This is a synopsis of a friend’s blog, which was actually a synopsis of another post. Internet re-hash if you will. But it is good so I am sharing, in a plageristic sort of way, but credit is due to Pricey Runs, and the original post on Precision Nutrition
As I love to point out to anyone that will listen, you will be lucky to spend more then 5% of your time in a week on actualy phycical workouts, wether that be in the gym or on the trails. The real results and gains from exercise happen in the other 95% and it all begins in the kitchen.
Krista Scott-Dixon researches and writes for the Precesion Nutrition team and her post on their site today is a must read. Her summary below ties together the key points nicely for both those looking to drop a few pounds and for those who want to go large.
Eating to get lean
- Notice the reasons that you might over-eat, especially your emotional connection to food.

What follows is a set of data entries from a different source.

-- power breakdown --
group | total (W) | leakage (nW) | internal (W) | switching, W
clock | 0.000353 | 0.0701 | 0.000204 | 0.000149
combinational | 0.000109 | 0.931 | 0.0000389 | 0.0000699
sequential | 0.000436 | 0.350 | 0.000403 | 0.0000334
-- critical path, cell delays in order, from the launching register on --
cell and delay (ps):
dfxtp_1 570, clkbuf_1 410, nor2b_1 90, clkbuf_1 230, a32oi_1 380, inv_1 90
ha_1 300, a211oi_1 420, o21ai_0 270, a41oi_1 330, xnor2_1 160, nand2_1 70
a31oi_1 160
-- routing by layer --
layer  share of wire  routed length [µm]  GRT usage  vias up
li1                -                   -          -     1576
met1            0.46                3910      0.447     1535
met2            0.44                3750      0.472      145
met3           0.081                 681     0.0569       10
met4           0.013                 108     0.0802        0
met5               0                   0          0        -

- Notice the habits and routines that you have around food, such as:
- eating with distractions
- eating too quickly
- eating irregularly
- eating on-the-go with poor food choices
- Notice how you respond to social cues and food situations. You don’t have to eat just because food is there, or because someone suggests it.
- Plan meals and food choices, and establish proper portion sizes in advance. Don’t rely on “eyeballing” things or trying to eat right with no prep.
- Don’t overly restrict or focus on depriving yourself. You’re more likely to eventually over-eat to compensate.
- Choose foods that are less calorie-dense(i.e. lower in calories but higher in volume), such as vegetables. And unless it’s a pre-planned, appropriately sized Supershake, don’t drink your calories.
- Don’t kid yourself about what’s “healthy”. And realize that you can still over-eat “healthy” foods.
- Be mindful and aware throughout eating.